The biggest difficulty selecting from promoted sides is the great unknown of how new faces will cope with the step up in quality and intensity. Championship stats (and preseason games for that matter) are often an unreliable indicator of what will result. One way around this is to look at some of the returning and familiar Premier League faces, and the kinds of players who have flourished or failed in the past. While the defensive end, in particular keepers, has given us some good performing budget options in recent seasons, the number of Championship goal scorers who went on to struggle in the Premier League appears to far outweigh those few success stories, such as Odion Ighalo, Charlie Austin or Rickie Lambert.

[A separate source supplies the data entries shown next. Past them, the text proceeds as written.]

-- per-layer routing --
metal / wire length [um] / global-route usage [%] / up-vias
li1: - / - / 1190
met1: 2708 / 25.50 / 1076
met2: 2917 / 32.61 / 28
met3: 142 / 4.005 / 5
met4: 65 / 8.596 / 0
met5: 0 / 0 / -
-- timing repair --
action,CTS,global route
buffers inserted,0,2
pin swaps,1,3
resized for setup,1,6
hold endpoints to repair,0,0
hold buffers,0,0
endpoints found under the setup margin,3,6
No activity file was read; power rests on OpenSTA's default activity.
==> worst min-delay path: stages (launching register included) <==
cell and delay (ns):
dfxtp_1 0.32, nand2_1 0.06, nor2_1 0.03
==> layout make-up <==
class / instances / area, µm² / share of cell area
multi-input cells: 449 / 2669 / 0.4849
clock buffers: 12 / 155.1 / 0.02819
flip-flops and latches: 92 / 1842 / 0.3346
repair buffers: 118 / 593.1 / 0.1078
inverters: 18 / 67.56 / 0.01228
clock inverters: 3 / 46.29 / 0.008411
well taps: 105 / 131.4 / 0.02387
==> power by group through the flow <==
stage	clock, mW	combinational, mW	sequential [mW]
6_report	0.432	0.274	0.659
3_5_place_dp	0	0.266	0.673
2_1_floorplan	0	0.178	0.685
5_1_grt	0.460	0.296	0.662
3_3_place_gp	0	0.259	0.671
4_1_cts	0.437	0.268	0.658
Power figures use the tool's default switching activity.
===== src/rtl/thr_slot.sv =====
module thr_slot
  import thrcmp_pkg::*;
(
  input  logic             clk,
  input  logic             rst_n,
  input  logic             wr_i,
  input  slot_cfg_t        cfg_i,
  input  logic             valid_i,
  input  logic [TAG_W-1:0] tag_i,
  input  logic [VAL_W-1:0] value_i,
  output logic             hit_o
);
  slot_cfg_t cfg_q;

  always_ff @(posedge clk) begin
    if (!rst_n) cfg_q <= '0;
    else if (wr_i) cfg_q <= cfg_i;
  end

  logic cmp_true;
  always_comb begin
    if (cfg_q.gt) cmp_true = value_i > cfg_q.limit;
    else          cmp_true = value_i < cfg_q.limit;
    hit_o = valid_i && cfg_q.en && (tag_i == cfg_q.chan) && cmp_true;
  end


  slot_tag_match_chk: assert property (@(posedge clk) disable iff (!rst_n)
    hit_o |-> (tag_i == cfg_q.chan));

  slot_no_equal_trip_chk: assert property (@(posedge clk) disable iff (!rst_n)
    hit_o |-> (value_i != cfg_q.limit));
endmodule


===== src/rtl/bat_window.sv =====
module bat_window
  import thrcmp_pkg::*;
#(
  parameter logic [TAG_W-1:0] BAT_TAG = 4'd8
) (
  input  logic             clk,
  input  logic             rst_n,
  input  logic             wr_i,
  input  logic [VAL_W-1:0] hi_i,
  input  logic [VAL_W-1:0] lo_i,
  input  logic             valid_i,
  input  logic [TAG_W-1:0] tag_i,
  input  logic [VAL_W-1:0] value_i,
  output logic             hit_o
);
  logic [VAL_W-1:0] hi_q, lo_q;

  always_ff @(posedge clk) begin
    if (!rst_n) begin
      hi_q <= '1;
      lo_q <= '0;
    end else if (wr_i) begin
      hi_q <= hi_i;
      lo_q <= lo_i;
    end
  end

  always_comb
    hit_o = valid_i && (tag_i == BAT_TAG) && ((value_i > hi_q) || (value_i < lo_q));


  bat_tag_only_chk: assert property (@(posedge clk) disable iff (!rst_n)
    hit_o |-> (tag_i == BAT_TAG && valid_i));
endmodule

The two early forward options from among the promoted sides appear to be Burnley’s Andre Gray and Middlesbrough’s recent signing Alvaro Negredo. Gray finished the top scorer in the championship (23) and even tied for second in the league in assists (11), while Negredo found the net nine times during his previous Premier League appearance for Manchester City. Both priced at a modest £6.5m, they provide feasible third striker options, in particular for the many teams who are opting for an Aguero/Ibrahimovic frontline partnership. This will be Gray’s first foray at the top, and his preseason goal scoring has made him a relatively popular pick and the subject of some high expectations. Both find themselves currently at around 11% ownership. In terms of confidence though Gray’s partner Sam Vokes (who also won Championship player of the month in March) may also be riding high though under the radar at under 1% ownership, following the Welsh performance at the Euro Championships where he notably managed to breach the Belgian defence for a historic win. 

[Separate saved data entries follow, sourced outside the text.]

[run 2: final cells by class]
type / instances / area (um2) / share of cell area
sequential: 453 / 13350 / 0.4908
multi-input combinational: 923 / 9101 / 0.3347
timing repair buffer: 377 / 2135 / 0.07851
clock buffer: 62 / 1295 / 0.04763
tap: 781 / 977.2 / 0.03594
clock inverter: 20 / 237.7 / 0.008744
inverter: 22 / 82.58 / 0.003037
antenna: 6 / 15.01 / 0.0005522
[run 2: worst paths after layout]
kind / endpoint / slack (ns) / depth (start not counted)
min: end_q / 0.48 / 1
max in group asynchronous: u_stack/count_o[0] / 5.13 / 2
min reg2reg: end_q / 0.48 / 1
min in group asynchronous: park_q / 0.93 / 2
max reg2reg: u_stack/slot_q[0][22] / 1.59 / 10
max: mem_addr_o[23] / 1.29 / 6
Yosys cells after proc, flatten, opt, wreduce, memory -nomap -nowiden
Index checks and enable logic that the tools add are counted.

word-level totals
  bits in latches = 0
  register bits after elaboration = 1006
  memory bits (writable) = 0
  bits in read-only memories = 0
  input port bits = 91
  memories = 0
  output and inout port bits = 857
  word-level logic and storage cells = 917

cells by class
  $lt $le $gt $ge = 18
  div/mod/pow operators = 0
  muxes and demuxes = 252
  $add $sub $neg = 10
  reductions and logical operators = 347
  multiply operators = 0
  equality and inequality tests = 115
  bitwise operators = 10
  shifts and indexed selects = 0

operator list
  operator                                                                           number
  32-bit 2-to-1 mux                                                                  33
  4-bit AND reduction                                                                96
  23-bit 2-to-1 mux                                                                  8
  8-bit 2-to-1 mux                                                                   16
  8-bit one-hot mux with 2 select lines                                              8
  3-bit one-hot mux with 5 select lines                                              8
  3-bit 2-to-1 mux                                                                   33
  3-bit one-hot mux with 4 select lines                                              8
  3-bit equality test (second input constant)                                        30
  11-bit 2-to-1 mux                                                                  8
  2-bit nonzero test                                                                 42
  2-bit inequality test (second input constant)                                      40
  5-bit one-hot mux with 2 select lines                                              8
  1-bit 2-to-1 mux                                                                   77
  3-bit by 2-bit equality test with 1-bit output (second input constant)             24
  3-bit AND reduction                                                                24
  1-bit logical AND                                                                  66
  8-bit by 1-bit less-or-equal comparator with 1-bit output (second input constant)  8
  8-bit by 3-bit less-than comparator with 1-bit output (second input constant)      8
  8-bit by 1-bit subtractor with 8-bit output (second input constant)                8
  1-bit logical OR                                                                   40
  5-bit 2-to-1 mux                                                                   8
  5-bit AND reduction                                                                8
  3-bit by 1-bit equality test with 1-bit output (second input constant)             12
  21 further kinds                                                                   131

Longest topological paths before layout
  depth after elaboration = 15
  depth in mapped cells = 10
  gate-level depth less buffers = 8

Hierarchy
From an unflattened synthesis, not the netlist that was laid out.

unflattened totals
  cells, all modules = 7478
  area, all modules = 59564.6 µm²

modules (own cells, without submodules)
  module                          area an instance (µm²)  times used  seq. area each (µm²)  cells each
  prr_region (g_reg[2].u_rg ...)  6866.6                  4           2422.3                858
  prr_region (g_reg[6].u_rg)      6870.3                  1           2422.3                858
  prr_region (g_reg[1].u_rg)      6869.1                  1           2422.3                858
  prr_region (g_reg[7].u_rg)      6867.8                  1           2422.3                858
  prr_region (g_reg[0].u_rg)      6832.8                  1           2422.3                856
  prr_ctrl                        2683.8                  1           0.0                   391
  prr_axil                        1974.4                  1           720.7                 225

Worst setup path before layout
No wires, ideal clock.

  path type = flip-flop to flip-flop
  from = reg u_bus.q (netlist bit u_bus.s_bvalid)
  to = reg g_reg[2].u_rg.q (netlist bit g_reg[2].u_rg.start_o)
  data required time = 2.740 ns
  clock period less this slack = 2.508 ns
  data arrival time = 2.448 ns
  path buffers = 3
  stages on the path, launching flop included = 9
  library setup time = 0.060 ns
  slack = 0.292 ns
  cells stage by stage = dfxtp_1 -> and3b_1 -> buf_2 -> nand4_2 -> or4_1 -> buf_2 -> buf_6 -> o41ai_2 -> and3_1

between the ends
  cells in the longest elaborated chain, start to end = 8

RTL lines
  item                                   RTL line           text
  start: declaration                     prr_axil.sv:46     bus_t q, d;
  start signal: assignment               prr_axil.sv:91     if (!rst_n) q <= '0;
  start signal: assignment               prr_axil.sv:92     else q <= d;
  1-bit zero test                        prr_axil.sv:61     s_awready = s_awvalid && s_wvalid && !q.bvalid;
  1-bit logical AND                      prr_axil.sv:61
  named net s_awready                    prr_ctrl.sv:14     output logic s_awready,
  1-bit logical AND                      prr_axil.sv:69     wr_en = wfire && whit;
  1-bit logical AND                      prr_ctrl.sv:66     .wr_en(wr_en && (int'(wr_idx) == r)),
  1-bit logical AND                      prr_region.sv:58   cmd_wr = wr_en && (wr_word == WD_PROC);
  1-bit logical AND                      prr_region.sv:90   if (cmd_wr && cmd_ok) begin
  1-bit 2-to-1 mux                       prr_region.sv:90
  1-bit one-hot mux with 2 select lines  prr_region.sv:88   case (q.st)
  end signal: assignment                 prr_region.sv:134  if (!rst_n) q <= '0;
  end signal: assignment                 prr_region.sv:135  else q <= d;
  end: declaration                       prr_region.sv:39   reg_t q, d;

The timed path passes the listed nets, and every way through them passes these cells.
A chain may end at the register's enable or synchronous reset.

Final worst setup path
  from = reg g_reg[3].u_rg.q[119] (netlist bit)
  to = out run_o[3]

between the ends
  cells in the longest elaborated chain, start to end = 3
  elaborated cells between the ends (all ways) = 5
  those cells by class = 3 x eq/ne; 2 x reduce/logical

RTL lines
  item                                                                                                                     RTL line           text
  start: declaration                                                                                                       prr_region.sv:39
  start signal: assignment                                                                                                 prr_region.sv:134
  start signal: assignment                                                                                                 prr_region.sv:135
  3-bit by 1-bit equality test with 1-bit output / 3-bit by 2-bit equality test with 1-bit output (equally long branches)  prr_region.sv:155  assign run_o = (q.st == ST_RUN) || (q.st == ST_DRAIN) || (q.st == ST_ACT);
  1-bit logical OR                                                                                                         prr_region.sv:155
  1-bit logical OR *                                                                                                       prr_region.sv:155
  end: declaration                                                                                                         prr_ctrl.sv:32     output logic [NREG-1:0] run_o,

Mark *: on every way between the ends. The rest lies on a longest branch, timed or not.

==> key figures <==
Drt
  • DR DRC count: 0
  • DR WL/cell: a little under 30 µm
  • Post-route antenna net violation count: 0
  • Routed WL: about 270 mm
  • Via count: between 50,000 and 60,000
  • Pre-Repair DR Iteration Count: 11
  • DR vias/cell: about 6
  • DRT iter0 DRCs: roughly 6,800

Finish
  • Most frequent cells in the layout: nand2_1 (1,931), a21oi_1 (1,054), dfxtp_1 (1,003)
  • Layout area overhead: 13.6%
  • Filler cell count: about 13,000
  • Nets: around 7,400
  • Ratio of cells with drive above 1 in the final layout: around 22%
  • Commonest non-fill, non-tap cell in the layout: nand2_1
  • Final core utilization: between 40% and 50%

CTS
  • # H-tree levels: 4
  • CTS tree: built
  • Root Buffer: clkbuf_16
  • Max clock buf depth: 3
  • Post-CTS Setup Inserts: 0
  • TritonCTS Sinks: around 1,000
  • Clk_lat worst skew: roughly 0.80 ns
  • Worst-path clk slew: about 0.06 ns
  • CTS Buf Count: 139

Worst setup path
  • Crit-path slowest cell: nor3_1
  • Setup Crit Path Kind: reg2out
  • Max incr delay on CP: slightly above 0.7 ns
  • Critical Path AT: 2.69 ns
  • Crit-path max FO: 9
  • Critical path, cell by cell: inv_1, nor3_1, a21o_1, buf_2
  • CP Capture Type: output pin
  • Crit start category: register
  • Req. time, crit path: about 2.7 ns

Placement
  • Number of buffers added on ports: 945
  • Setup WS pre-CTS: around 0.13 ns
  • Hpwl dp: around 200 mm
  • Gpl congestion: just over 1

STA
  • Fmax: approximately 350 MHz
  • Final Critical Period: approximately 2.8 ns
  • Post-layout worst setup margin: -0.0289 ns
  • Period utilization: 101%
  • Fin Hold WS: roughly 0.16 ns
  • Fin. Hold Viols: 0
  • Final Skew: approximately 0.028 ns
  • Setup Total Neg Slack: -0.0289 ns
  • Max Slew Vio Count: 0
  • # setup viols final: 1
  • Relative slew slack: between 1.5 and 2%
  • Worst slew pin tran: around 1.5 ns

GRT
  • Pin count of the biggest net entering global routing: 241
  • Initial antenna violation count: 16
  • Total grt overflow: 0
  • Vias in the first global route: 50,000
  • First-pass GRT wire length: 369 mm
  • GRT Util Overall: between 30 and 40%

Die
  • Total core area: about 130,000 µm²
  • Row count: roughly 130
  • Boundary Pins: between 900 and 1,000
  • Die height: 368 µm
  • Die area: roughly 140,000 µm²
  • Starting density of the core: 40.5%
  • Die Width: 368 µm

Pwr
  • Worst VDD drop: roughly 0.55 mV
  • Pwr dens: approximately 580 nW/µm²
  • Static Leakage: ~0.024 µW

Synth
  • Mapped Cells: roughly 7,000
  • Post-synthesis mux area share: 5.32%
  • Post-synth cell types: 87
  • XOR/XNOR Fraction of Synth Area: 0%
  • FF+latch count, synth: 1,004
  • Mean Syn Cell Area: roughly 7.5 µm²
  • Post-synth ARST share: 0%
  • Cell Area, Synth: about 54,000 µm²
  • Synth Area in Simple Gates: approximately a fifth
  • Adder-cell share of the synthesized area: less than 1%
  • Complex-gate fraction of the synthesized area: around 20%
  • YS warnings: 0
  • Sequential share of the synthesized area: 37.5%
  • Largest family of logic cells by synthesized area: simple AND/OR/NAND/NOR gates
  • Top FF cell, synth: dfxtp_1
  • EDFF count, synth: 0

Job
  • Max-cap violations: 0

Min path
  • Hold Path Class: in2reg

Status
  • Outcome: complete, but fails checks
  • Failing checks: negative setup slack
**src/rtl/uart_frame_tx_pkg.sv**
```systemverilog
package uart_frame_tx_pkg;

    localparam int CHAR_W = 8;

    typedef enum logic [2:0] {
        ST_IDLE,
        ST_START,
        ST_DATA,
        ST_PAR,
        ST_STOP
    } tx_state_e;

    typedef struct packed {
        logic [1:0] len;
        logic       par_en;
        logic       par_odd;
        logic       stop2;
        logic       fast;
    } line_cfg_t;

    // Mask selecting the active data bits for a length code (0..3 -> 5..8 bits)
    function automatic logic [CHAR_W-1:0] len_mask(input logic [1:0] len);
        return {CHAR_W{1'b1}} >> (2'd3 - len);
    endfunction

endpackage

```
**src/rtl/uart_frame_tx_fifo.sv**
```systemverilog
module uart_frame_tx_fifo #(
    parameter int DEPTH = 16,
    parameter int WIDTH = 8
) (
    input  logic                         clk,
    input  logic                         rst_n,
    input  logic                         push,
    input  logic [WIDTH-1:0]             push_data,
    input  logic                         pop,
    output logic [WIDTH-1:0]             head,
    output logic                         empty,
    output logic                         full,
    output logic [$clog2(DEPTH+1)-1:0]   count
);
    localparam int AW = (DEPTH > 1) ? $clog2(DEPTH) : 1;
    localparam int CW = $clog2(DEPTH+1);
    localparam logic [AW-1:0] LAST = AW'(DEPTH-1);

    typedef struct packed {
        logic [DEPTH-1:0][WIDTH-1:0] mem;
        logic [AW-1:0]               wptr;
        logic [AW-1:0]               rptr;
        logic [CW-1:0]               cnt;
    } fifo_state_t;

    fifo_state_t st_d, st_q;
    logic push_ok, pop_ok;

    always_comb begin
        st_d    = st_q;
        push_ok = push && (st_q.cnt != CW'(DEPTH));
        pop_ok  = pop && (st_q.cnt != '0);
        if (push_ok) begin
            st_d.mem[st_q.wptr] = push_data;
            st_d.wptr = (st_q.wptr == LAST) ? '0 : st_q.wptr + 1'b1;
        end
        if (pop_ok) begin
            st_d.rptr = (st_q.rptr == LAST) ? '0 : st_q.rptr + 1'b1;
        end
        case ({push_ok, pop_ok})
            2'b10:   st_d.cnt = st_q.cnt + 1'b1;
            2'b01:   st_d.cnt = st_q.cnt - 1'b1;
            default: st_d.cnt = st_q.cnt;
        endcase
    end

    always_ff @(posedge clk or negedge rst_n) begin
        if (!rst_n) st_q <= '0;
        else        st_q <= st_d;
    end

    assign head  = st_q.mem[st_q.rptr];
    assign empty = (st_q.cnt == '0);
    assign full  = (st_q.cnt == CW'(DEPTH));
    assign count = st_q.cnt;

endmodule

```
**src/rtl/uart_frame_tx_shifter.sv**
```systemverilog
module uart_frame_tx_shifter
    import uart_frame_tx_pkg::*;
#(
    parameter int SLOW_TICKS = 16,
    parameter int FAST_TICKS = 8
) (
    input  logic              clk,
    input  logic              rst_n,
    input  logic              tick,
    input  logic              load,
    input  logic [CHAR_W-1:0] load_data,
    input  line_cfg_t         load_cfg,
    output logic              tx,
    output logic              active,
    output logic              frame_done
);
    localparam int TW = $clog2(SLOW_TICKS);
    localparam logic [TW-1:0] SLOW_LAST = TW'(SLOW_TICKS-1);
    localparam logic [TW-1:0] FAST_LAST = TW'(FAST_TICKS-1);

    typedef struct packed {
        tx_state_e         state;
        logic [1:0]        len;
        logic              par_en;
        logic              stop2;
        logic              fast;
        logic [CHAR_W-1:0] shreg;
        logic              par;
        logic [TW-1:0]     tcnt;
        logic [2:0]        bcnt;
    } shift_state_t;

    shift_state_t st_d, st_q;
    logic         bit_end;
    logic [CHAR_W-1:0] masked;

    always_comb begin
        st_d    = st_q;
        bit_end = (st_q.state != ST_IDLE) && tick &&
                  (st_q.tcnt == (st_q.fast ? FAST_LAST : SLOW_LAST));
        frame_done = bit_end && (st_q.state == ST_STOP) &&
                     (!st_q.stop2 || st_q.bcnt == 3'd1);
        masked  = load_data & len_mask(load_cfg.len);

        if (st_q.state != ST_IDLE && tick) begin
            st_d.tcnt = bit_end ? '0 : st_q.tcnt + 1'b1;
        end

        if (bit_end) begin
            unique case (st_q.state)
                ST_START: begin
                    st_d.state = ST_DATA;
                    st_d.bcnt  = '0;
                end
                ST_DATA: begin
                    st_d.shreg = st_q.shreg >> 1;
                    if (st_q.bcnt == ({1'b0, st_q.len} + 3'd4)) begin
                        st_d.state = st_q.par_en ? ST_PAR : ST_STOP;
                        st_d.bcnt  = '0;
                    end else begin
                        st_d.bcnt  = st_q.bcnt + 3'd1;
                    end
                end
                ST_PAR: begin
                    st_d.state = ST_STOP;
                    st_d.bcnt  = '0;
                end
                ST_STOP: begin
                    if (st_q.stop2 && st_q.bcnt == 3'd0) st_d.bcnt  = 3'd1;
                    else                                 st_d.state = ST_IDLE;
                end
                default: st_d.state = ST_IDLE;
            endcase
        end

        if (load) begin
            st_d.state  = ST_START;
            st_d.len    = load_cfg.len;
            st_d.par_en = load_cfg.par_en;
            st_d.stop2  = load_cfg.stop2;
            st_d.fast   = load_cfg.fast;
            st_d.shreg  = masked;
            st_d.par    = (^masked) ^ load_cfg.par_odd;
            st_d.tcnt   = '0;
            st_d.bcnt   = '0;
        end
    end

    always_ff @(posedge clk or negedge rst_n) begin
        if (!rst_n) st_q <= '{state: ST_IDLE, default: '0};
        else        st_q <= st_d;
    end

    always_comb begin
        unique case (st_q.state)
            ST_START: tx = 1'b0;
            ST_DATA:  tx = st_q.shreg[0];
            ST_PAR:   tx = st_q.par;
            default:  tx = 1'b1;
        endcase
    end

    assign active = (st_q.state != ST_IDLE);

endmodule

```
**src/rtl/uart_frame_tx.sv**
```systemverilog
module uart_frame_tx
    import uart_frame_tx_pkg::*;
#(
    parameter int FIFO_DEPTH = 16,
    parameter int SLOW_TICKS = 16,
    parameter int FAST_TICKS = 8
) (
    input  logic       clk,
    input  logic       rst_n,
    input  logic       en,
    input  logic       tick,
    input  logic       wr_valid,
    input  logic [7:0] wr_data,
    input  logic [1:0] cfg_len,
    input  logic       cfg_par_en,
    input  logic       cfg_par_odd,
    input  logic       cfg_stop2,
    input  logic       cfg_fast,
    output logic       tx,
    output logic       busy
);
    localparam int CW = $clog2(FIFO_DEPTH+1);

    logic [CHAR_W-1:0] fifo_head;
    logic              fifo_empty;
    logic              fifo_full;
    logic [CW-1:0]     fifo_count;
    logic              fifo_pop;
    logic              frame_active;
    logic              frame_done;
    line_cfg_t         cfg_now;

    assign cfg_now = '{len: cfg_len, par_en: cfg_par_en, par_odd: cfg_par_odd,
                       stop2: cfg_stop2, fast: cfg_fast};

    // A new frame loads from idle, or in the last tick of the previous frame
    assign fifo_pop = en && !fifo_empty && (!frame_active || frame_done);

    uart_frame_tx_fifo #(
        .DEPTH (FIFO_DEPTH),
        .WIDTH (CHAR_W)
    ) u_fifo (
        .clk       (clk),
        .rst_n     (rst_n),
        .push      (wr_valid),
        .push_data (wr_data),
        .pop       (fifo_pop),
        .head      (fifo_head),
        .empty     (fifo_empty),
        .full      (fifo_full),
        .count     (fifo_count)
    );

    uart_frame_tx_shifter #(
        .SLOW_TICKS (SLOW_TICKS),
        .FAST_TICKS (FAST_TICKS)
    ) u_shift (
        .clk        (clk),
        .rst_n      (rst_n),
        .tick       (tick),
        .load       (fifo_pop),
        .load_data  (fifo_head),
        .load_cfg   (cfg_now),
        .tx         (tx),
        .active     (frame_active),
        .frame_done (frame_done)
    );

    assign busy = !fifo_empty || frame_active;

endmodule

```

The midfield presents us with a variety of returning options, such as set-piece taker Robert Snodgrass, George Boyd (who for a period during his last Premier League appearance became the darling cheap fifth midfielder for many fantasy players), and former Liverpool and West Ham winger and now central midfielder Stewart Downing. In addition there are a variety of others less likely to feature such as Shaun Maloney and David Nugent. While name recognition and their friendly pricing means that they will find themselves in some casual sides, a wait and see approach may be the most sensible option to creative midfielders from promoted sides, who may suffer from that perennial difficulty these sides will likely face finding goal. In addition, the glut of reasonably priced mid-range options (for example, Crystal Palace’s attacking trio, or Bournemouth’s Jordan Ibe at £5.5m) appear to be potentially more trustworthy alternatives.

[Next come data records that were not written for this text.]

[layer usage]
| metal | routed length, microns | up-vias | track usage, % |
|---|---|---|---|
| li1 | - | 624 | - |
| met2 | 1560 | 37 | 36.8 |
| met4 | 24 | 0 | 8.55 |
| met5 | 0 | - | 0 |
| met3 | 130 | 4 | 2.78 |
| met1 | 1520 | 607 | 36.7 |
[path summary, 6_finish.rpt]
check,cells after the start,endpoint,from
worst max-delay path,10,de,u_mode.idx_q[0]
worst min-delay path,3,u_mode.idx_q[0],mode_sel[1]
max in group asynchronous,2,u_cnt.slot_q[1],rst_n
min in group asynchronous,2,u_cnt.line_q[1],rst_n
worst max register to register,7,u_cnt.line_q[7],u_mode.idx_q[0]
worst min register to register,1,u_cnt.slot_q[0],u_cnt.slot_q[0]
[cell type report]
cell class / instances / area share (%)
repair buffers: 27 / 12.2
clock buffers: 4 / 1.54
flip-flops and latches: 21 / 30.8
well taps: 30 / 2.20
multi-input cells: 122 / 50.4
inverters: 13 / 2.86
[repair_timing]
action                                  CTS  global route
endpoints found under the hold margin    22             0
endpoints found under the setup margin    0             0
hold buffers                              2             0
File: src/rtl/mru_repl_ctrl.sv
module mru_repl_ctrl
   import mru_repl_pkg::*;
#(
   parameter  int unsigned WAYS  = 12,
   parameter  int unsigned SETS  = 2,
   localparam int unsigned IDX_W = idx_width(WAYS),
   localparam int unsigned SET_W = idx_width(SETS)
) (
   input  logic             clk,
   input  logic             rst_n,
   input  logic             hit_vld,
   input  logic [SET_W-1:0] hit_set,
   input  logic [IDX_W-1:0] hit_way,
   input  logic             fill_req,
   input  logic [SET_W-1:0] fill_set,
   output logic [IDX_W-1:0] victim_way,
   output logic [WAYS-1:0]  mru_view
);
   if (WAYS < 2) begin : g_bad_ways
      $error("mru_repl_ctrl: WAYS must be at least 2");
   end
   if (SETS < 1 || SETS > MAX_SETS) begin : g_bad_sets
      $error("mru_repl_ctrl: SETS out of range");
   end

   logic [WAYS-1:0]  st_q [SETS];
   logic [IDX_W-1:0] vic  [SETS];

   for (genvar s = 0; s < SETS; s++) begin : g_set
      logic hit_en;
      logic fill_en;
      if (SETS == 1) begin : g_single
         assign hit_en  = hit_vld;
         assign fill_en = fill_req;
      end else begin : g_multi
         assign hit_en  = hit_vld  && (hit_set  == SET_W'(s));
         assign fill_en = fill_req && (fill_set == SET_W'(s));
      end

      mru_set_slice #(.WAYS(WAYS), .IDX_W(IDX_W)) u_slice (
         .clk     (clk),
         .rst_n   (rst_n),
         .hit_en  (hit_en),
         .hit_way (hit_way),
         .fill_en (fill_en),
         .state_q (st_q[s]),
         .victim  (vic[s])
      );
   end

   if (SETS == 1) begin : g_out_single
      assign victim_way = vic[0];
      assign mru_view   = st_q[0];
   end else begin : g_out_multi
      always_comb begin
         victim_way = '0;
         mru_view   = '0;
         for (int s = 0; s < SETS; s++) begin
            if (fill_set == SET_W'(s)) begin
               victim_way = vic[s];
               mru_view   = st_q[s];
            end
         end
      end
   end

endmodule
--- src/rtl/adc_scan_seq.sv ---
module adc_scan_seq
  import adc_seq_pkg::*;
#(
  parameter int NCH = 8,
  localparam int CW = (NCH > 1) ? $clog2(NCH) : 1,
  localparam int FW = CW + 1
) (
  input  logic           clk,
  input  logic           rst_n,
  input  logic           conv_en,
  input  logic           sw_wr,
  input  logic           sw_start,
  input  logic           trig_pwm,
  input  logic           trig_pin,
  input  logic [1:0]     mode,
  input  logic [NCH-1:0] chan_mask,
  input  logic           conv_done,
  output logic           conv_req,
  output logic [CW-1:0]  conv_ch,
  output logic           busy
);

  logic          start_q, hw_clr;
  logic          first_hit, next_hit;
  logic [CW-1:0] first_idx, next_idx;
  logic [FW-1:0] next_floor;

  assign next_floor = FW'(conv_ch) + FW'(1);

  adc_start_ctrl u_start (
    .clk      (clk),
    .rst_n    (rst_n),
    .conv_en  (conv_en),
    .sw_wr    (sw_wr),
    .sw_start (sw_start),
    .trig_pwm (trig_pwm),
    .trig_pin (trig_pin),
    .hw_clr   (hw_clr),
    .start_q  (start_q)
  );

  adc_chan_pick #(.NCH(NCH)) u_pick_first (
    .mask      (chan_mask),
    .floor_idx ('0),
    .hit       (first_hit),
    .idx       (first_idx)
  );

  adc_chan_pick #(.NCH(NCH)) u_pick_next (
    .mask      (chan_mask),
    .floor_idx (next_floor),
    .hit       (next_hit),
    .idx       (next_idx)
  );

  adc_scan_fsm #(.NCH(NCH)) u_fsm (
    .clk       (clk),
    .rst_n     (rst_n),
    .conv_en   (conv_en),
    .start_q   (start_q),
    .mode      (mode),
    .first_hit (first_hit),
    .first_idx (first_idx),
    .next_hit  (next_hit),
    .next_idx  (next_idx),
    .conv_done (conv_done),
    .conv_req  (conv_req),
    .conv_ch   (conv_ch),
    .hw_clr    (hw_clr)
  );

  assign busy = start_q;

  a_r1_en_drops_req: assert property (@(posedge clk) disable iff (!rst_n)
    !conv_en |=> !conv_req);

  a_r9_req_held: assert property (@(posedge clk) disable iff (!rst_n)
    (conv_req && !conv_done && conv_en) |=> (conv_req && $stable(conv_ch)));

  a_r8_empty_once_clears: assert property (@(posedge clk) disable iff (!rst_n)
    (busy && !conv_req && chan_mask == '0 && !mode[1] && conv_en &&
     !sw_wr && !trig_pwm && !trig_pin) |=> !busy);

endmodule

Despite finishing in relegation, the 2014/15 season gives us an interesting promoted side keeper precedent, having been a strong one for Tom Heaton who memorably finished with 10 clean sheets (fourth) and was the second highest scoring stopper in the fantasy game. While a point for every three save points does not immediately appear significant, it is worth considering that these three sides will likely all figure highly in the shots conceded stats category. With Allan McGregor expected to sit out until the new year through injury, Hull’s Eldin Jakupovic provides what looks like one of the few starting £4.0m priced players in the game, a useful budget enabler, and Victor Valdes comes to Middlesbrough with incredible big side pedigree, though limited recent game time (with only 11 appearances).  


The promoted sides found their strength at home last season, Hull losing once and both Burnley, Middlesbrough only twice. Fixture rotation is a key consideration when looking at who you might pick from these sides, in particular for the defensive end of the pitch. Middlesbrough appear to have been given the softest landing, while Burnley face a tougher opening set of fixtures which includes Liverpool and Chelsea away. Despite that, each of those two can be combined with a solid complementing rotation team. Burnley rotate for 38 home games with West Brom and also couple well with a West Ham team who will be playing at their new stadium against a favourable mix of opponents. With each having proven themselves in the Premier League before, and at around 4-5% ownership each, a rotation of Heaton and Ben Foster looks like a decent move which you can get at a very good price.